Adult social and economic outcomes fit the Pareto principle: 20% of the cohort accounted for approximately 80% of every outcome: the cohort’s months of social welfare benefits, years of absent-father childrearing, pack-years of cigarette smoking, hospital admissions, pharmacy prescription fills, criminal court convictions, and injury-related insurance claims. Moreover, high-cost individuals with one problem outcome tended to also have multiple problem outcomes. An ultra-high-cost sub-segment of the cohort was identified who accounted for 80% of multiple problems. …

The authors know all this, and realise that the beguiling Pareto observation is a post-hoc description, which of itself predicts nothing. In this case it simply asserts: there are some troublesome people, and they will account for most social problems. The critical question is: which kids will grow up to be responsible for a disproportionate amount of trouble (and can anything be done to make them behave better)?

The authors say: Risk factors measured in childhood that characterized this ultra-high-cost group were: low family socio-economic status, child maltreatment, low self-control, and low IQ. Effect sizes were very large. Predictive analyses showed that together, SES, maltreatment, self-control, and IQ measured in the first decade of life were able to predict 80% of the individuals who are using 80% of multiple costly services. We developed an index of the integrity of a child’s brain at age three years. This age-3 brain-integrity index was a strong predictor of the cohort members who four decades later became members of the ultra-high-cost population segment.

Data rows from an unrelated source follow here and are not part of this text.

==> config.mk <==
export PLATFORM = sky130hd
export DESIGN_NAME = infer_key_ctrl
export DESIGN_NICKNAME = d
export VERILOG_FILES = /design/src/rtl/infer_ctrl_pkg.sv /design/src/rtl/key_debounce.sv /design/src/rtl/infer_key_ctrl.sv
export SDC_FILE = /design/constraint.sdc
export NUM_CORES = 1
export LEC_CHECK = 0
export ABC_AREA = 1
export BUFFER_PORTS_ARGS = -buffer_cell sky130_fd_sc_hd__buf_2
export CAP_MARGIN = 20
export CORE_MARGIN = 5
export CORE_UTILIZATION = 68
export DETAILED_ROUTE_END_ITERATION = 16
export HOLD_SLACK_MARGIN = 0.1
export PLACE_DENSITY = 0.86
export SLEW_MARGIN = 5
export SYNTH_ARGS = -nofsm -noshare
export SYNTH_HDL_FRONTEND = slang
export SYNTH_HIERARCHICAL = 1
export SYNTH_SLANG_ARGS = --single-unit
export TNS_END_PERCENT = 10
==> constraint.sdc <==
create_clock -name clk -period 3.8 [get_ports clk]
set_clock_uncertainty 0.05 [all_clocks]
set_input_delay 0.19 -clock clk [delete_from_list [all_inputs] [get_ports clk]]
set_output_delay 0.19 -clock clk [all_outputs]
set_load 0.02 [all_outputs]
==> src/rtl/infer_ctrl_pkg.sv <==
// Shared constants for the inference operator front-end: FSM encoding, key roles,
// and counter sizing helpers.
package infer_ctrl_pkg;

  localparam logic [2:0] ST_IDLE  = 3'd0;
  localparam logic [2:0] ST_START = 3'd1;
  localparam logic [2:0] ST_WAIT  = 3'd2;
  localparam logic [2:0] ST_SHOW  = 3'd3;
  localparam logic [2:0] ST_ERR   = 3'd4;

  localparam int KEY_START = 0;
  localparam int KEY_MODE  = 1;

  // Bit of the free-running blink counter that toggles every 2^22 cycles.
  localparam int BLINK_BIT = 22;

  // Bits needed to hold the value max_val (never less than one).
  function automatic int cnt_width(input int max_val);
    return (max_val < 2) ? 1 : $clog2(max_val + 1);
  endfunction

  function automatic int max_int(input int a, input int b);
    return (a > b) ? a : b;
  endfunction

endpackage

==> src/rtl/key_debounce.sv <==
// One active-low key: 2-FF synchroniser, stability counter, and a one-cycle pulse
// on each accepted press (accepted 1->0 transition).
module key_debounce
  import infer_ctrl_pkg::*;
#(
  parameter int DEBOUNCE_CYC = 1_000_000
) (
  input  logic clk,
  input  logic rst_n,
  input  logic i_key_n,
  output logic o_press
);

  localparam int              CW       = cnt_width(DEBOUNCE_CYC);
  localparam logic [CW-1:0]   CNT_LAST = CW'(DEBOUNCE_CYC - 1);

  logic          r_sync1;
  logic          r_sync2;
  logic          r_stable;
  logic          r_stable_d;
  logic          r_press;
  logic [CW-1:0] r_cnt;

  // Idle (released) level is 1, so reset never fabricates a press.
  always_ff @(posedge clk or negedge rst_n) begin
    if (!rst_n) begin
      r_sync1    <= 1'b1;
      r_sync2    <= 1'b1;
      r_stable   <= 1'b1;
      r_stable_d <= 1'b1;
      r_press    <= 1'b0;
      r_cnt      <= '0;
    end else begin
      r_sync1    <= i_key_n;
      r_sync2    <= r_sync1;
      r_stable_d <= r_stable;
      r_press    <= r_stable_d & ~r_stable;
      if (r_sync2 == r_stable) begin
        r_cnt <= '0;
      end else if (r_cnt == CNT_LAST) begin
        r_stable <= r_sync2;
        r_cnt    <= '0;
      end else begin
        r_cnt <= r_cnt + 1'b1;
      end
    end
  end

  assign o_press = r_press;

endmodule

==> src/rtl/infer_key_ctrl.sv <==
// Operator front-end for the MNIST inference core: debounced keys, start/done handshake,
// timeout error and LED result display. Optional feature macro: INFER_BUSY_BLINK_EN.
module infer_key_ctrl
  import infer_ctrl_pkg::*;
#(
  parameter int N_KEYS       = 2,
  parameter int N_LEDS       = 4,
  parameter int CLASS_W      = 4,
  parameter int DEBOUNCE_CYC = 1_000_000,
  parameter int TIMEOUT_CYC  = 50_000_000,
  parameter int HOLD_CYC     = 25_000_000
) (
  input  logic              clk,
  input  logic              rst_n,
  input  logic [N_KEYS-1:0] key_n,
  output logic              start_o,
  input  logic              done_i,
  input  logic [CLASS_W-1:0] class_i,
  output logic              busy_o,
  output logic              err_o,
  output logic              cont_o,
  output logic [N_KEYS-1:0] key_evt_o,
  output logic [N_LEDS-1:0] led_o
);

  localparam int            TW         = cnt_width(max_int(TIMEOUT_CYC, HOLD_CYC));
  localparam logic [TW-1:0] TIMER_LAST = TW'(TIMEOUT_CYC - 1);
  localparam logic [TW-1:0] HOLD_LAST  = TW'(HOLD_CYC - 1);

  logic [2:0]        r_state;
  logic [TW-1:0]     r_timer;
  logic              r_err;
  logic              r_cont;
  logic [N_LEDS-1:0] r_led;
  logic [N_KEYS-1:0] w_evt;
  logic [TW-1:0]     w_timer_inc;
  logic [N_LEDS-1:0] w_class_led;

  generate
    for (genvar gi = 0; gi < N_KEYS; gi++) begin : g_key
      key_debounce #(
        .DEBOUNCE_CYC(DEBOUNCE_CYC)
      ) u_debounce (
        .clk     (clk),
        .rst_n   (rst_n),
        .i_key_n (key_n[gi]),
        .o_press (w_evt[gi])
      );
    end
  endgenerate

  // One counter serves both the WAIT timeout and the SHOW hold; it saturates.
  assign w_timer_inc = (r_timer == {TW{1'b1}}) ? r_timer : r_timer + 1'b1;
  assign w_class_led = N_LEDS'(class_i);

  always_ff @(posedge clk or negedge rst_n) begin
    if (!rst_n) begin
      r_state <= ST_IDLE;
      r_timer <= '0;
      r_err   <= 1'b0;
      r_cont  <= 1'b0;
      r_led   <= '0;
    end else begin
      if (w_evt[KEY_MODE]) begin
        r_cont <= ~r_cont;
      end
      case (r_state)
        ST_IDLE: begin
          if (w_evt[KEY_START] || r_cont) begin
            r_state <= ST_START;
          end
        end
        ST_START: begin
          r_err   <= 1'b0;
          r_timer <= '0;
          r_state <= ST_WAIT;
        end
        ST_WAIT: begin
          // A done arriving on the expiry cycle still counts as success.
          if (done_i) begin
            r_led   <= w_class_led;
            r_timer <= '0;
            r_state <= ST_SHOW;
          end else if (r_timer == TIMER_LAST) begin
            r_err   <= 1'b1;
            r_led   <= '1;
            r_state <= ST_ERR;
          end else begin
            r_timer <= w_timer_inc;
          end
        end
        ST_SHOW: begin
          if (!r_cont) begin
            r_state <= ST_IDLE;
          end else if (r_timer == HOLD_LAST) begin
            r_state <= ST_START;
          end else begin
            r_timer <= w_timer_inc;
          end
        end
        ST_ERR: begin
          r_state <= ST_IDLE;
        end
        default: begin
          r_state <= ST_IDLE;
        end
      endcase
    end
  end

  assign start_o   = (r_state == ST_START);
  assign busy_o    = (r_state == ST_START) || (r_state == ST_WAIT);
  assign err_o     = r_err;
  assign cont_o    = r_cont;
  assign key_evt_o = w_evt;

`ifdef INFER_BUSY_BLINK_EN
  logic [BLINK_BIT:0] r_blink;
  logic [N_LEDS-1:0]  w_blink_led;

  always_ff @(posedge clk or negedge rst_n) begin
    if (!rst_n) begin
      r_blink <= '0;
    end else begin
      r_blink <= r_blink + 1'b1;
    end
  end

  always_comb begin
    w_blink_led             = '0;
    w_blink_led[N_LEDS-1]   = r_blink[BLINK_BIT];
  end

  assign led_o = busy_o ? w_blink_led : r_led;
`else
  assign led_o = r_led;
`endif

endmodule

==> summary.txt <==
Logic synthesis
  – Synth warn: 6
  – Most numerous cell in the Yosys netlist: nand2_1
  – Mapped cell area: 5386 sq um
  – Synthesized instance count: 735
  – Post-synthesis sequential area ratio: 0.3967
  – Synth area leaders: dfrtp_1 (36%), nand2_1 (12%), nor2_1 (8.9%)
  – Number of flops mapped to enable cells by yosys: 0
  – Commonest cells in the netlist: nand2_1 (175), nor2_1 (128), inv_1 (82)
  – Yosys reg bits: 85
  – Post-synth top area share: 0.3577
  – Ys async rst share: 1.000
  – Commonest register cell after synthesis: dfrtp_1
  – Yosys cell types: 38
  – Mapped Avg Cell Area: 7.328 sq um
  – Synthesized Nets: between 700 and 800
  – Cell taking the most area after synthesis: dfrtp_1

Timing
  – Fraction of the cycle the final worst path needs: 0.6125
  – Final hold viol count: 0
  – Setup TNS: 0 ns
  – Slew @ Worst Pin: 0.7301 ns
  – F_max: approximately 430 MHz
  – Tmin final: between 2 and 2.5 ns
  – Slew Viols, Final: 0
  – RSZ-0062 raised after global routing: false
  – Max-slew headroom: 0.5127
  – Final worst slack: approximately 1.5 ns
  – Setup Viol. Count Final: 0

Clock network
  – Clk Latency, worst-skew pair: between 0.3 and 0.4 ns
  – CTS Buffer Depth: 2
  – PostCTS Resize Cnt: 0
  – CTS clk-pin slew, worst paths: ~0.090 ns
  – CTS buffer count: 9
  – CTS Hold Buffers Added: 6
  – Total setup buffers inserted after CTS: 0
  – H-tree levels: 3
  – Clock root buffer: clkbuf_8
  – TritonCTS clock tree: done
  – CTS sink cnt: 85

Setup path
  – R2r setup slk: around 1.5 ns
  – Reg2Reg Depth: 8
  – Critical Path Source: r_state[2]$_DFFE_PN0P_
  – End of the critical path: r_timer[1]$_DFFE_PN0P_
  – Startpoint Class: flip-flop
  – CP required: about 4.0 ns
  – CP Capture Type: flip-flop
  – Kind of critical path: flip-flop to flip-flop
  – Reg2reg end: r_timer[1]$_DFFE_PN0P_
  – Family with the most delay on the worst path: simple AND/OR/NAND/NOR gates
  – CP max stage cell: dfrtp_1
  – Arrival time at the worst endpoint: between 2 and 3 ns
  – Critical Path Stages: 8
  – Most Frequent Cell on Critical Path: nand2_1
  – Largest fanout on the critical path: 32
  – Crit-path max cell delay: around 0.43 ns
  – RR Startpoint: r_state[2]$_DFFE_PN0P_
  – Buffers and inverters on the worst path: 1
  – Worst path cell trace: nor2_4 > nand2_1 > nor2_1 > nand2_2 > nand2_4 > inv_2 > nand2_1 > nand2_1

Power
  – Clock network fraction of design power: 0.317
  – VDD IR-drop max: ~0.27 mV
  – P_sw: about 0.76 mW
  – Sequential power share: 0.453
  – Pwr Density: just under 400 nW/um^2
  – Int Power: about 1.5 mW
  – Switch share: 0.3423
  – Logic pwr share: 0.230
  – Cell leakage power: around 2.7 nW

Layout
  – Share of layout cells above drive strength 1: 0.1505
  – Layout Cells excl Fill: between 800 and 900
  – Diodes inserted: 0
  – Area Overhead vs Synth: 7.596%
  – Nets: just under 800

Detailed routing
  – Routed WL per cell: between 10 and 15 um
  – DR vias: roughly 4,900
  – Wirelength, routed: roughly 12 mm
  – Final antenna-violating net count: 0
  – DRC Markers: 0
  – First drt pass iteration count: 6
  – Via/cell ratio: 5.639
  – Initial DRC count: a little under 400

Global routing
  – Vias in the first global route: approximately 4,900
  – GRT Resource Usage Total: 0.2676
  – Largest net degree at the start of global routing: 56
  – Global-route wire length before repair: about 22 mm
  – Total congestion overflow: 0
  – Initial antenna violation count: 0

Die
  – Initial Util: 0.6971
  – Core area: between 7000 and 8000 sq um
  – Placement row count: 32
  – Die Area: 9801 sq um
  – Die height: 99 um
  – IO Count: 19
  – DIE WIDTH: just under 100 um

Placed design
  – Port bufs: 18
  – Hpwl dp: 8.765 mm
  – Cells after DPL: 844
  – GP Congestion: 0.9429
  – Pre-CTS WS: roughly 1.6 ns

Min path
  – Min-delay worst type: input pin to flip-flop

Status
  – Status: complete, no violations

Run
  – Maxcap violations: 0
cell families (layout without fill, tap and decap cells):
logic type	Yosys count	count (layout)	share of synthesized area
DFF	85	85	0.3967
adders and majority gates	3	3	0.006969
and+or+nand+nor	458	458	0.4016
buffers and inverters	99	128	0.07828
xor gates and xnor gates	31	31	0.05319
AOI/OAI and AO/OA	59	59	0.06318
registers in the layout, summed over array words and instances (netlist names):
signal                       flops
g_key.u_debounce/r_sync1         2
g_key.u_debounce/r_cnt          40
r_state                          3
led_o                            4
err_o                            1
g_key.u_debounce/r_stable        2
r_timer                         26
g_key.u_debounce/r_stable_d      2
g_key.u_debounce/r_sync2         2
cont_o                           1
g_key.u_debounce/o_press         2
worst register-to-register path: stages, from the launching register on:
cell     delay, ns
dfrtp_1       0.43
nor2_4        0.39
nand2_1       0.26
nor2_1        0.22
nand2_2       0.23
nand2_4       0.34
inv_2         0.15
nand2_1       0.10
nand2_1       0.06
worst min path at each step:
stage                          start                       to  cells past startpoint
after floorplan                rst_n       cont_o$_DFFE_PN0P_                      0
after global placement         rst_n   r_timer[7]$_DFFE_PN0P_                      1
after detailed placement       rst_n  r_timer[15]$_DFFE_PN0P_                      1
after CTS                 class_i[3]     led_o[3]$_DFFE_PN0P_                      3
final                     class_i[3]     led_o[3]$_DFFE_PN0P_                      3
after global routing      class_i[3]     led_o[3]$_DFFE_PN0P_                      3
cell usage in the layout (no fill, tap or decap), types with 2 or more instances in the layout:
cell           Yosys  routed
a21oi_1            5       5
or2_2              3       3
nand3_1           51      51
dfstp_2            8       8
inv_2              4       4
xor2_2             2       2
nand2_1          175     175
o21ai_2            2       2
xnor2_1            5       5
dlygate4sd3_1      0       6
clkbuf_8           0      10
nor3_1            11      11
nand4_1           22      22
clkinv_2           0       3
nand3b_1           4       4
o21ai_0           17      17
nor2_4             7       7
nor3b_2            4       4
inv_1             82      82
buf_2              1      17
dfrtp_1           77      77
nor2_1           128     128
ha_1               3       3
nand2_4            4       4
o211ai_1          13      13
nand2_2           17      17
xor2_1            24      24
bufinv_16          0       2
buf_4              1       2
o21ai_1           20      20
nor2_2            23      23
nand3_2            4       4
cell type report:
type | count | area, sq um
multi-input cells | 551 | 2828
flip-flops and latches | 85 | 2137
fillers | 569 | 1932
inverters | 87 | 326.6
repair buffers | 25 | 160.2
clock buffers | 11 | 141.4
well taps | 102 | 127.6
clock inverters | 5 | 75.07
per-stage QoR:
stage	cell area [sq um]	hold WS (ns)	total power [mW]	utilization
2_1_floorplan	5386	-0.1556	1.424	-
3_3_place_gp	5519	0.2214	1.491	0.7142
3_5_place_dp	5519	0.2301	1.519	0.7142
4_1_cts	5796	0.1140	2.231	0.7500
5_1_grt	5796	0.1203	2.348	0.7500
6_report	5796	0.1113	2.232	0.7500
layer usage:
| metal | vias to the layer above | GRT usage | part of all wire |
|---|---|---|---|
| li1 | 2380 | - | - |
| met1 | 2299 | 0.3463 | 0.41 |
| met2 | 173 | 0.4540 | 0.51 |
| met3 | 31 | 0.03609 | 0.053 |
| met4 | 0 | 0.1061 | 0.025 |
| met5 | - | 0 | 0 |
power by group through the flow:
stage	clock, mW	combinational, mW	sequential (mW)
floorplan	0	0.397	1.03
global placement	0	0.471	1.02
detailed placement	0	0.495	1.02
CTS	0.714	0.509	1.01
global route	0.761	0.568	1.02
finish	0.707	0.514	1.01
(Power assumes the default switching activity.)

Implications: Much research has shown that childhood risk ‘X’ can predict poor adult outcome ‘Y’, but modest effect sizes discourage translation of findings into targeted childhood interventions. This study illustrates that the vast bulk of a nation’s social services, crime control, and health-care are expended on a relatively small population segment. During early childhood, this population segment is characterized by a small set of risk factors: low SES, child maltreatment, low self-control, low IQ, and poor brain integrity. Reducing these factors may bring surprisingly good return on investment.

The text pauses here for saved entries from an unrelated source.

--- src/rtl/btn_debounce_ev_if.sv ---
// btn_debounce_ev_if: raw button pads in, conditioned level and event pulses out
// btn_in      raw asynchronous pads (driven by master)
// btn_stable  debounced pressed level
// btn_press / btn_release / btn_long / btn_repeat  one-cycle event pulses
interface btn_debounce_ev_if #(parameter int BTN_WIDTH = 8);
    logic [BTN_WIDTH-1:0] btn_in, btn_stable, btn_press, btn_release, btn_long, btn_repeat;
    modport master(output btn_in, input btn_stable, btn_press, btn_release, btn_long, btn_repeat);
    modport slave(input btn_in, output btn_stable, btn_press, btn_release, btn_long, btn_repeat);
endinterface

The comments from the audience were that it would be an error to describe the neurological examination as an “index of the integrity of the child’s brain”. Brains are assumed to be present. Better to say that an examination of behaviour, skills and neurological responses shows that many of the troublesome children can be detected at that age.

The assessment is interesting. It includes the Peabody Picture Vocabulary Test, which is simple and a good predictor. A word is spoken and the child has only to point to the one of four pictures which best describes the word. It has been doing good work since 1959 and is an excellent example of the power of intelligence measures: simple to do but profound in their implications. …

The core of the argument is a social one, and goes to the heart of policy making. The authors calculate that about 45% of the population are “low cost users”. In other words, they draw very little on community resources, yet pay most of the taxes that provide those services to others. The authors have identified some ultra high cost users who are a net drain on resources.

When you find yourself in a hole, stop digging. Taking care of your own citizenry’s problem people is one thing, taking care of other peoples’ is something else.